- Opening Delimiter -

**src/rtl/lcd_sink_if.sv**
```systemverilog
// HD44780 4-bit parallel bus bundle (enable strobe, register select, nibble).
// The master modport drives the bus (LCD driver side); the slave modport
// receives it (display model side).
//   lcd_en   : bus enable strobe, data is taken on its falling edge
//   lcd_rs   : register select, 0 = instruction, 1 = data
//   lcd_data : bus nibble
interface lcd_sink_if;
    logic       lcd_en;
    logic       lcd_rs;
    logic [3:0] lcd_data;

    modport master (output lcd_en, output lcd_rs, output lcd_data);
    modport slave  (input  lcd_en, input  lcd_rs, input  lcd_data);
endinterface

```
**src/rtl/lcd_sink.sv**
```systemverilog
// HD44780 display model: receiving end of the 4-bit parallel LCD bus.
// Decodes the 8-bit/4-bit power-up handshake, assembles nibbles into bytes,
// executes the instruction subset used by the driver and mirrors the 2x16
// DDRAM with a registered read port.
// Ports:
//   clk         : system clock
//   reset       : synchronous, active-low reset
//   bus         : lcd_sink_if slave (lcd_en, lcd_rs, lcd_data)
//   rd_addr     : DDRAM read index, bit4 = row, bits3:0 = column
//   rd_data     : DDRAM[rd_addr], one cycle after rd_addr
//   cmd_valid   : 1-cycle pulse when a byte is executed
//   cmd_rs      : rs of the executed byte
//   cmd_byte    : executed byte
//   mode_4bit   : interface is in 4-bit mode
//   display_on  : D bit of the last display control
//   two_line    : N bit of the last 4-bit function set
//   cursor_addr : current DDRAM address (0x00-0x0F or 0x40-0x4F)
//   busy        : DDRAM fill (reset or clear) in progress
//   proto_err   : 1-cycle pulse when a strobe arrives while busy
module lcd_sink #(
    parameter int         SYNC_STAGES = 2,
    parameter logic [7:0] FILL_CHAR   = 8'h20
) (
    input  logic             clk,
    input  logic             reset,
    lcd_sink_if.slave        bus,
    input  logic [4:0]       rd_addr,
    output logic [7:0]       rd_data,
    output logic             cmd_valid,
    output logic             cmd_rs,
    output logic [7:0]       cmd_byte,
    output logic             mode_4bit,
    output logic             display_on,
    output logic             two_line,
    output logic [6:0]       cursor_addr,
    output logic             busy,
    output logic             proto_err
);

    typedef enum logic [1:0] {S_MODE8, S_MODE4_HI, S_MODE4_LO} state_t;

    // Cursor step with row wrap: 0x0F <-> 0x40 and 0x4F <-> 0x00.
    function automatic logic [6:0] f_cursor_step(input logic [6:0] a, input logic inc);
        logic [6:0] n;
        if (inc) begin
            case (a)
                7'h0F:   n = 7'h40;
                7'h4F:   n = 7'h00;
                default: n = a + 7'd1;
            endcase
        end else begin
            case (a)
                7'h40:   n = 7'h0F;
                7'h00:   n = 7'h4F;
                default: n = a - 7'd1;
            endcase
        end
        return n;
    endfunction

    logic [5:0] w_bus_raw;
    logic [5:0] w_bus_s;
    assign w_bus_raw = {bus.lcd_en, bus.lcd_rs, bus.lcd_data};

    // Input synchronizer, en/rs/data travel together so they stay aligned.
    generate
        if (SYNC_STAGES == 0) begin : g_nosync
            assign w_bus_s = w_bus_raw;
        end else begin : g_sync
            logic [5:0] r_sync [SYNC_STAGES];
            always_ff @(posedge clk) begin
                if (!reset) begin
                    for (int i = 0; i < SYNC_STAGES; i++) r_sync[i] <= '0;
                end else begin
                    r_sync[0] <= w_bus_raw;
                    for (int i = 1; i < SYNC_STAGES; i++) r_sync[i] <= r_sync[i-1];
                end
            end
            assign w_bus_s = r_sync[SYNC_STAGES-1];
        end
    endgenerate

    logic       w_en, w_rs;
    logic [3:0] w_nib;
    assign w_en  = w_bus_s[5];
    assign w_rs  = w_bus_s[4];
    assign w_nib = w_bus_s[3:0];

    logic       r_en_q;
    logic       w_strobe, w_accept, w_exec, w_funcset;
    state_t     r_state, w_state_nxt;
    logic       w_complete, w_mode4;
    logic [7:0] w_byte;
    logic [3:0] r_hi;
    logic       r_busy;
    logic [4:0] r_clr_idx;
    logic       r_id;
    logic [6:0] r_cursor;
    logic       r_cmd_valid, r_cmd_rs, r_display_on, r_two_line, r_proto_err;
    logic [7:0] r_cmd_byte;
    logic [7:0] r_rd_data;
    logic [7:0] r_mem [32];

    // Strobes that land while busy are dropped without touching any state.
    assign w_strobe  = r_en_q & ~w_en;
    assign w_accept  = w_strobe & ~r_busy;
    assign w_exec    = w_accept & w_complete;
    assign w_funcset = ~w_rs & (w_byte[7:5] == 3'b001);

    always_ff @(posedge clk) begin
        if (!reset) begin
            r_en_q  <= 1'b0;
            r_state <= S_MODE8;
        end else begin
            r_en_q  <= w_en;
            r_state <= w_state_nxt;
        end
    end

    always_comb begin
        w_state_nxt = r_state;
        if (w_accept) begin
            case (r_state)
                S_MODE8:    if (w_funcset && !w_byte[4]) w_state_nxt = S_MODE4_HI;
                S_MODE4_HI: w_state_nxt = S_MODE4_LO;
                S_MODE4_LO: w_state_nxt = (w_funcset && w_byte[4]) ? S_MODE8 : S_MODE4_HI;
                default:    w_state_nxt = S_MODE8;
            endcase
        end
    end

    // In 8-bit mode the low nibble lines are not wired, so the byte is {data, 0}.
    always_comb begin
        w_complete = (r_state != S_MODE4_HI);
        w_mode4    = (r_state != S_MODE8);
        w_byte     = (r_state == S_MODE8) ? {w_nib, 4'h0} : {r_hi, w_nib};
    end

    always_ff @(posedge clk) begin
        if (!reset) begin
            r_hi         <= 4'h0;
            r_busy       <= 1'b1;
            r_clr_idx    <= 5'd0;
            r_id         <= 1'b1;
            r_cursor     <= 7'h00;
            r_cmd_valid  <= 1'b0;
            r_cmd_rs     <= 1'b0;
            r_cmd_byte   <= 8'h00;
            r_display_on <= 1'b0;
            r_two_line   <= 1'b0;
            r_proto_err  <= 1'b0;
        end else begin
            r_cmd_valid <= w_exec;
            r_proto_err <= w_strobe & r_busy;
            if (w_accept && r_state == S_MODE4_HI) r_hi <= w_nib;
            if (r_busy) begin
                r_clr_idx <= r_clr_idx + 5'd1;
                if (r_clr_idx == 5'd31) r_busy <= 1'b0;
            end
            if (w_exec) begin
                r_cmd_rs   <= w_rs;
                r_cmd_byte <= w_byte;
                if (w_rs) begin
                    r_cursor <= f_cursor_step(r_cursor, r_id);
                end else if (w_byte[7]) begin
                    r_cursor <= {w_byte[6], 2'b00, w_byte[3:0]};
                end else if (w_byte[6]) begin
                    // CGRAM address: no CGRAM modelled
                end else if (w_byte[5]) begin
                    // N is only meaningful once the bus is really 4 bits wide
                    if (w_mode4) r_two_line <= w_byte[3];
                end else if (w_byte[4]) begin
                    // cursor/display shift: not modelled
                end else if (w_byte[3]) begin
                    r_display_on <= w_byte[2];
                end else if (w_byte[2]) begin
                    r_id <= w_byte[1];
                end else if (w_byte[1]) begin
                    r_cursor <= 7'h00;
                end else if (w_byte[0]) begin
                    r_cursor  <= 7'h00;
                    r_id      <= 1'b1;
                    r_busy    <= 1'b1;
                    r_clr_idx <= 5'd0;
                end
            end
        end
    end

    // Single DDRAM write port: fill while busy, data writes otherwise
    // (data cannot execute while busy, so the two never collide).
    logic       w_we;
    logic [4:0] w_waddr;
    logic [7:0] w_wdata;
    assign w_we    = r_busy | (w_exec & w_rs);
    assign w_waddr = r_busy ? r_clr_idx : {r_cursor[6], r_cursor[3:0]};
    assign w_wdata = r_busy ? FILL_CHAR : w_byte;

    always_ff @(posedge clk) begin
        if (w_we) r_mem[w_waddr] <= w_wdata;
    end

    // Read-before-write: same-cycle write to the read cell returns old data.
    always_ff @(posedge clk) begin
        if (!reset) r_rd_data <= 8'h00;
        else        r_rd_data <= r_mem[rd_addr];
    end

    assign rd_data     = r_rd_data;
    assign cmd_valid   = r_cmd_valid;
    assign cmd_rs      = r_cmd_rs;
    assign cmd_byte    = r_cmd_byte;
    assign mode_4bit   = w_mode4;
    assign display_on  = r_display_on;
    assign two_line    = r_two_line;
    assign cursor_addr = r_cursor;
    assign busy        = r_busy;
    assign proto_err   = r_proto_err;

endmodule

```
**src/flat_wrapper.sv**
```systemverilog
// flat-port wrapper written by rule: the top's interface ports become plain ports
module lcd_sink_flat 
#(
    parameter int         SYNC_STAGES = 2,
    parameter logic [7:0] FILL_CHAR   = 8'h20
)
  (clk, reset, rd_addr, rd_data, cmd_valid, cmd_rs, cmd_byte, mode_4bit, display_on, two_line, cursor_addr, busy, proto_err, bus_lcd_en, bus_lcd_rs, bus_lcd_data);
  lcd_sink_if bus_i ();
  input  logic clk;
  input  logic reset;
  input  logic [4:0] rd_addr;
  output logic [7:0] rd_data;
  output logic cmd_valid;
  output logic cmd_rs;
  output logic [7:0] cmd_byte;
  output logic mode_4bit;
  output logic display_on;
  output logic two_line;
  output logic [6:0] cursor_addr;
  output logic busy;
  output logic proto_err;
  input wire logic [$bits(bus_i.lcd_en)-1:0] bus_lcd_en;
  input wire logic [$bits(bus_i.lcd_rs)-1:0] bus_lcd_rs;
  input wire logic [$bits(bus_i.lcd_data)-1:0] bus_lcd_data;
  assign bus_i.lcd_en = bus_lcd_en;
  assign bus_i.lcd_rs = bus_lcd_rs;
  assign bus_i.lcd_data = bus_lcd_data;
  lcd_sink #(.SYNC_STAGES(SYNC_STAGES), .FILL_CHAR(FILL_CHAR)) u_core (.clk(clk), .reset(reset), .bus(bus_i), .rd_addr(rd_addr), .rd_data(rd_data), .cmd_valid(cmd_valid), .cmd_rs(cmd_rs), .cmd_byte(cmd_byte), .mode_4bit(mode_4bit), .display_on(display_on), .two_line(two_line), .cursor_addr(cursor_addr), .busy(busy), .proto_err(proto_err));
endmodule
```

- Closing Delimiter -

● **Instructions to follow**: One number only, please: the count of lines in the data that hold the word "master".

● **Result of this exercise**: 2